Issues: I. Whether the 1987 Constitution mandates the synchronization of elections II. Whether the passage of RA No. 10153 violates Section 26(2), Article VI of the 1987 Constitution III. Whether the passage of RA No. 10153 requires a supermajority vote and plebiscite IV. Whether the grant of the power to appoint OICs or hold over those already occupying the office is unconstitutional V. Whether the proposal to hold special elections is constitutional and legal.

Held: : RA No. 10153 is constitutional. Ratio: I. Synchronization is a recognized constitutional mandate.

While the Constitution does not expressly state that Congress has to synchronize national and local elections, the clear intent towards this objective can be gleaned from the Transitory Provisions (Article XVIII) of the Constitution, which show the extent to which the Constitutional Commission, by deliberately making adjustments to the terms of the incumbent officials, sought to attain synchronization of elections. It is clear from the transitory provisions of the 1987 Constitution that the terms of office of Senators, Members of the House of Representatives, the local officials, the President and the Vice-President have been synchronized to end on the same hour, date and year noon of June 30, 1992. It is likewise evident from the wording of the mentioned provisions that the term of synchronization is used synonymously as the phrase holding simultaneously since this is the precise intent in terminating their Office Tenure on the same day or occasion. Although called regional elections, the ARMM elections should be included among the elections to be synchronized as it is a "local" election based on the wording and structure of the Constitution. II. The Presidents Certification on the Urgency of RA No. 10153.

Section 26(2), Article VI of the Constitution provides that before bills passed by either the House or the Senate can become laws, they must pass through three readings on separate days. The exception is when the President certifies to the necessity of the bills immediate enactment.

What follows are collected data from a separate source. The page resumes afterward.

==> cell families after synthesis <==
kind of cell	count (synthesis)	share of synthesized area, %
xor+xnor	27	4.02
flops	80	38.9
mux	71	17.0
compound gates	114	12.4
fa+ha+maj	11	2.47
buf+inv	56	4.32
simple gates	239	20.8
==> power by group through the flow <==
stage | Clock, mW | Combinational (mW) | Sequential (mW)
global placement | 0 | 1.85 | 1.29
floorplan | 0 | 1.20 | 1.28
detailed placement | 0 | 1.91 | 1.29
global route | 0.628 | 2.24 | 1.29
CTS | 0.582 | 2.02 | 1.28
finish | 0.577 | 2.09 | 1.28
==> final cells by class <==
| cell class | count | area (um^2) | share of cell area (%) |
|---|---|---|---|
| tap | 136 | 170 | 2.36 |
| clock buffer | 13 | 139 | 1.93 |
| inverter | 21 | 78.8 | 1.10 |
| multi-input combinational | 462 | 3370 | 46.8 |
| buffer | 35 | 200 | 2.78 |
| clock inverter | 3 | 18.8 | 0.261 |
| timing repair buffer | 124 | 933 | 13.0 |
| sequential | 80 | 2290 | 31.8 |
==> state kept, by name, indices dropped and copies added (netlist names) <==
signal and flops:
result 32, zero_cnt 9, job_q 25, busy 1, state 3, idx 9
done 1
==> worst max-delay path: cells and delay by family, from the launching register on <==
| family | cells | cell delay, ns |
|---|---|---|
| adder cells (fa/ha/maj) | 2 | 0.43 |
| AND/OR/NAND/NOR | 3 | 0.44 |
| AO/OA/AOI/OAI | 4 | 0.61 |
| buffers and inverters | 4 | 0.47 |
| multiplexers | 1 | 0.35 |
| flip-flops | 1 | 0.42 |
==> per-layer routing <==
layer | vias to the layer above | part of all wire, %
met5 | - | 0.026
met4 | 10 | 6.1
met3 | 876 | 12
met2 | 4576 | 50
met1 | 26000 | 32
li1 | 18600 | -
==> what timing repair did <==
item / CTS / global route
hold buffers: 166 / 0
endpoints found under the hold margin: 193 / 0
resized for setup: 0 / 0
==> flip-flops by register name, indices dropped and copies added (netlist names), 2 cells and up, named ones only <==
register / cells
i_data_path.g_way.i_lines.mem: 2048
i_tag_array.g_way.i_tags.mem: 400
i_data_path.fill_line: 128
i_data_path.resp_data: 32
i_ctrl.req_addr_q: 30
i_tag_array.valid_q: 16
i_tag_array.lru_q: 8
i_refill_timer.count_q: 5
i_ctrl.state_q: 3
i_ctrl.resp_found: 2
**config.mk**
```make
export PLATFORM = sky130hd
export DESIGN_NAME = turfio_core
export DESIGN_NICKNAME = d
export VERILOG_FILES = /design/src/hw/turfio_pkg.sv /design/src/hw/turfio_if.sv /design/src/hw/turfio_cmd_decoder.sv /design/src/hw/turfio_core.sv /design/src/hw/turfio_event_queue.sv /design/src/hw/turfio_regctrl.sv /design/src/hw/turfio_sync_counter.sv
export VERILOG_INCLUDE_DIRS = /design/src /design/src/hw
export SDC_FILE = /design/constraint.sdc
export NUM_CORES = 1
export LEC_CHECK = 0
export ABC_AREA = 1
export BUFFER_PORTS_ARGS = -buffer_cell sky130_fd_sc_hd__buf_4
export CAP_MARGIN = 15
export CELL_PAD_IN_SITES_DETAIL_PLACEMENT = 1
export CELL_PAD_IN_SITES_GLOBAL_PLACEMENT = 1
export CORE_MARGIN = 2
export CORE_UTILIZATION = 45
export CTS_CLUSTER_DIAMETER = 100
export DETAILED_ROUTE_END_ITERATION = 8
export PLACE_DENSITY_LB_ADDON = 0.15
export SETUP_SLACK_MARGIN = 0.1
export SLEW_MARGIN = 5
export SYNTH_ARGS = -nofsm -noshare
export SYNTH_HDL_FRONTEND = slang
export SYNTH_HIERARCHICAL = 1
export SYNTH_SLANG_ARGS = --single-unit
```
**constraint.sdc**
```tcl
create_clock -name sysclk_i -period 3.6 [get_ports sysclk_i]
set_input_delay 0.18 -clock sysclk_i [delete_from_list [all_inputs] [get_ports sysclk_i]]
set_output_delay 0.18 -clock sysclk_i [all_outputs]
set_load 0.05 [all_outputs]
```
$ cat src/hw/rv64_isa_pkg.sv
package rv64_isa_pkg;

  typedef logic [63:0] xlen_t;
  typedef logic [31:0] inst_t;
  typedef logic [4:0]  reg_addr_t;
  typedef logic [6:0]  opcode_t;
  typedef logic [2:0]  funct3_t;
  typedef logic [6:0]  funct7_t;
  typedef logic [2:0]  imm_fmt_t;

  // major opcodes in bits [6:0]
  localparam opcode_t OP_IMM    = 7'b0010011;
  localparam opcode_t OP_IMM_32 = 7'b0011011;
  localparam opcode_t LOAD      = 7'b0000011;
  localparam opcode_t STORE     = 7'b0100011;
  localparam opcode_t LUI       = 7'b0110111;
  localparam opcode_t AUIPC     = 7'b0010111;
  localparam opcode_t OP        = 7'b0110011;
  localparam opcode_t OP_32     = 7'b0111011;
  localparam opcode_t JAL       = 7'b1101111;
  localparam opcode_t JALR      = 7'b1100111;
  localparam opcode_t BRANCH    = 7'b1100011;

  localparam funct7_t F7_BASE = 7'b0000000;
  localparam funct7_t F7_ALT  = 7'b0100000;

  // integer ops
  localparam funct3_t F3_ADD_SUB = 3'b000;
  localparam funct3_t F3_SLL     = 3'b001;
  localparam funct3_t F3_SLT     = 3'b010;
  localparam funct3_t F3_SLTU    = 3'b011;
  localparam funct3_t F3_XOR     = 3'b100;
  localparam funct3_t F3_SRL_SRA = 3'b101;
  localparam funct3_t F3_OR      = 3'b110;
  localparam funct3_t F3_AND     = 3'b111;

  // conditional branches
  localparam funct3_t F3_BEQ  = 3'b000;
  localparam funct3_t F3_BNE  = 3'b001;
  localparam funct3_t F3_BLT  = 3'b100;
  localparam funct3_t F3_BGE  = 3'b101;
  localparam funct3_t F3_BLTU = 3'b110;
  localparam funct3_t F3_BGEU = 3'b111;

  localparam imm_fmt_t IMM_NONE = 3'd0;
  localparam imm_fmt_t IMM_I    = 3'd1;
  localparam imm_fmt_t IMM_U    = 3'd2;
  localparam imm_fmt_t IMM_J    = 3'd3;
  localparam imm_fmt_t IMM_B    = 3'd4;
  localparam imm_fmt_t IMM_S    = 3'd5;

endpackage

$ cat src/hw/exec_ctrl_pkg.sv
package exec_ctrl_pkg;

  typedef logic [7:0] alu_op_t;
  typedef logic [2:0] alu_sel_t;
  typedef logic [7:0] mem_mask_t;
  typedef logic [1:0] fwd_sel_t;
  typedef logic [1:0] redir_kind_t;

  localparam alu_op_t ALU_NONE = 8'd0;
  localparam alu_op_t ALU_OR   = 8'd1;
  localparam alu_op_t ALU_XOR  = 8'd2;
  localparam alu_op_t ALU_AND  = 8'd3;
  localparam alu_op_t ALU_SLL  = 8'd4;
  localparam alu_op_t ALU_SRL  = 8'd5;
  localparam alu_op_t ALU_ADD  = 8'd6;
  localparam alu_op_t ALU_SUB  = 8'd7;
  localparam alu_op_t ALU_SRA  = 8'd8;
  localparam alu_op_t ALU_SLT  = 8'd9;
  localparam alu_op_t ALU_SLTU = 8'd10;
  localparam alu_op_t ALU_SRLW = 8'd11;
  localparam alu_op_t ALU_SUBW = 8'd12;
  localparam alu_op_t ALU_ADDW = 8'd13;
  localparam alu_op_t ALU_SLLW = 8'd14;
  localparam alu_op_t ALU_SRAW = 8'd15;

  // result class seen by the execute stage
  localparam alu_sel_t SEL_NONE    = 3'd0;
  localparam alu_sel_t SEL_LOGIC   = 3'd1;
  localparam alu_sel_t SEL_SHIFT   = 3'd2;
  localparam alu_sel_t SEL_COMPARE = 3'd3;
  localparam alu_sel_t SEL_ARITH   = 3'd4;

  localparam mem_mask_t MASK_BYTE   = 8'h01;
  localparam mem_mask_t MASK_HALF   = 8'h03;
  localparam mem_mask_t MASK_WORD   = 8'h0f;
  localparam mem_mask_t MASK_DOUBLE = 8'hff;

  localparam fwd_sel_t FWD_REGFILE = 2'd0;
  localparam fwd_sel_t FWD_EX      = 2'd1;
  localparam fwd_sel_t FWD_WB      = 2'd2;
  localparam fwd_sel_t FWD_MEM     = 2'd3;

  localparam redir_kind_t REDIR_NONE   = 2'd0;
  localparam redir_kind_t REDIR_SEQ    = 2'd1;
  localparam redir_kind_t REDIR_JALR   = 2'd2;
  localparam redir_kind_t REDIR_TARGET = 2'd3;

endpackage

$ cat src/hw/inst_decoder.sv
`timescale 1ns/100ps

module inst_decoder
  import rv64_isa_pkg::*;
  import exec_ctrl_pkg::*;
(
  input  inst_t     inst_i,
  output reg_addr_t rs1_addr_o,
  output reg_addr_t rs2_addr_o,
  output reg_addr_t wb_addr_o,
  output logic      rs1_en_o,
  output logic      rs2_en_o,
  output logic      wb_en_o,
  output logic      rs1_is_pc_o,
  output logic      rs2_is_imm_o,
  output logic      link_o,
  output logic      is_jalr_o,
  output funct3_t   br_funct3_o,
  output logic      is_branch_o,
  output alu_op_t   alu_op_o,
  output alu_sel_t  alu_sel_o,
  output logic      mem_r_en_o,
  output logic      mem_w_en_o,
  output logic      mem_signed_o,
  output mem_mask_t mem_mask_o,
  output imm_fmt_t  imm_fmt_o
);
  opcode_t opcode;
  funct3_t funct3;
  funct7_t funct7;
  logic    load, i_cls, u_cls, r_cls, b_cls, s_cls, jal, jalr;
  logic    r_sub;

  assign opcode = inst_i[6:0];
  assign funct3 = inst_i[14:12];
  assign funct7 = inst_i[31:25];

  assign load  = (opcode == LOAD);
  assign i_cls = (opcode == OP_IMM) || (opcode == OP_IMM_32) || load;
  assign u_cls = (opcode == LUI) || (opcode == AUIPC);
  assign r_cls = (opcode == OP) || (opcode == OP_32);
  assign b_cls = (opcode == BRANCH);
  assign s_cls = (opcode == STORE);
  assign jal   = (opcode == JAL);
  assign jalr  = (opcode == JALR);
  // only register ops pick sub from funct7
  assign r_sub = r_cls && (funct7 == F7_ALT);

  assign wb_en_o  = i_cls || u_cls || r_cls || jal || jalr;
  assign rs1_en_o = i_cls || r_cls || b_cls || s_cls || jalr;
  assign rs2_en_o = r_cls || b_cls || s_cls;

  // unused fields read as x0
  assign wb_addr_o  = wb_en_o ? inst_i[11:7] : '0;
  assign rs1_addr_o = rs1_en_o ? inst_i[19:15] : '0;
  assign rs2_addr_o = rs2_en_o ? inst_i[24:20] : '0;

  assign rs1_is_pc_o  = jal || jalr || (opcode == AUIPC);
  assign rs2_is_imm_o = i_cls || u_cls || s_cls;
  assign link_o       = jal || jalr;
  assign is_jalr_o    = jalr;
  assign is_branch_o  = b_cls;
  assign br_funct3_o  = funct3;

  always_comb begin
    if (i_cls || jalr) imm_fmt_o = IMM_I;
    else if (u_cls) imm_fmt_o = IMM_U;
    else if (jal) imm_fmt_o = IMM_J;
    else if (b_cls) imm_fmt_o = IMM_B;
    else if (s_cls) imm_fmt_o = IMM_S;
    else imm_fmt_o = IMM_NONE;
  end

  always_comb begin
    alu_op_o = ALU_NONE;
    case (opcode)
      OP_IMM, OP: begin
        case (funct3)
          F3_ADD_SUB: alu_op_o = r_sub ? ALU_SUB : ALU_ADD;
          F3_SLL:     alu_op_o = ALU_SLL;
          F3_SLT:     alu_op_o = ALU_SLT;
          F3_SLTU:    alu_op_o = ALU_SLTU;
          F3_XOR:     alu_op_o = ALU_XOR;
          F3_SRL_SRA: alu_op_o = inst_i[30] ? ALU_SRA : ALU_SRL;
          F3_OR:      alu_op_o = ALU_OR;
          F3_AND:     alu_op_o = ALU_AND;
        endcase
      end
      OP_IMM_32, OP_32: begin
        case (funct3)
          F3_ADD_SUB: alu_op_o = r_sub ? ALU_SUBW : ALU_ADDW;
          F3_SLL:     alu_op_o = ALU_SLLW;
          F3_SRL_SRA: alu_op_o = inst_i[30] ? ALU_SRAW : ALU_SRLW;
          default:    alu_op_o = ALU_NONE;
        endcase
      end
      LUI:                           alu_op_o = ALU_OR;
      LOAD, STORE, AUIPC, JAL, JALR: alu_op_o = ALU_ADD;
      default:                       alu_op_o = ALU_NONE;
    endcase
    // M extension and other funct7 values are not decoded
    if (r_cls && (funct7 != F7_BASE) && (funct7 != F7_ALT)) alu_op_o = ALU_NONE;
  end

  always_comb begin
    case (alu_op_o)
      ALU_OR, ALU_XOR, ALU_AND:                          alu_sel_o = SEL_LOGIC;
      ALU_SLL, ALU_SRL, ALU_SRA, ALU_SLLW, ALU_SRLW, ALU_SRAW: alu_sel_o = SEL_SHIFT;
      ALU_SLT, ALU_SLTU:                                 alu_sel_o = SEL_COMPARE;
      ALU_ADD, ALU_SUB, ALU_ADDW, ALU_SUBW:              alu_sel_o = SEL_ARITH;
      default:                                           alu_sel_o = SEL_NONE;
    endcase
  end

  assign mem_r_en_o   = load;
  assign mem_w_en_o   = s_cls;
  // lbu, lhu and lwu have funct3[2] set
  assign mem_signed_o = !(load && funct3[2]);

  always_comb begin
    mem_mask_o = '0;
    if (load || s_cls) begin
      case (funct3[1:0])
        2'b00: mem_mask_o = MASK_BYTE;
        2'b01: mem_mask_o = MASK_HALF;
        2'b10: mem_mask_o = MASK_WORD;
        2'b11: mem_mask_o = MASK_DOUBLE;
      endcase
    end
  end

endmodule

The presidential certification dispensed with the requirement not only of printing but also that of reading the bill on separate days. The phrase "except when the President certifies to the necessity of its immediate enactment, etc." in Art. VI, Section 26[2] qualifies the two stated conditions before a bill can become a law: the bill has passed three readings on separate days and it has been printed in its final form and distributed three days before it is finally approved. This exception is also supported by the weight of legislative practice. III. RA No. 10153 does not require a supermajority vote and plebiscite

The power to fix the date of elections is essentially legislative in nature, as evident from the Constitution. No elections may be held on any other date for the positions of President, Vice President, Members of Congress and local officials, except when so provided by another Act of Congress, or upon orders of a body or officer to whom Congress may have delegated either the power or the authority to ascertain or fill in the details in the execution of that power. Congress has acted on the ARMM elections by postponing the scheduled August 2011 elections and setting another date for regional elections synchronized with the presidential, congressional and other local elections. By so doing, Congress itself has made a policy decision in the exercise of its legislative wisdom that it shall not call special elections as an adjustment measure in synchronizing the ARMM elections with the other elections. After Congress has so acted, neither the Executive nor the Judiciary can act to the contrary by ordering special elections instead at the call of the COMELEC. Statutorily, COMELEC has no power to call for the holding of special elections unless pursuant to a specific statutory grant. True, Congress did grant, via Sections 5 and 6 of BP 881, COMELEC with the power to postpone elections to another date. However, this power is limited to, and can only be exercised within, the specific terms and circumstances provided for in the law. Such law states that COMELEC may postpone or change the date of the elections only specific grounds provided in the law. In the present case, the postponement of the ARMM elections is by law is pursuant to the constitutional mandate of synchronization of national and local elections. By no stretch of the imagination can these reasons be given the same character as the circumstances contemplated by Section 5 or Section 6 of BP 881, which all pertain to extralegal causes that obstruct the holding of elections.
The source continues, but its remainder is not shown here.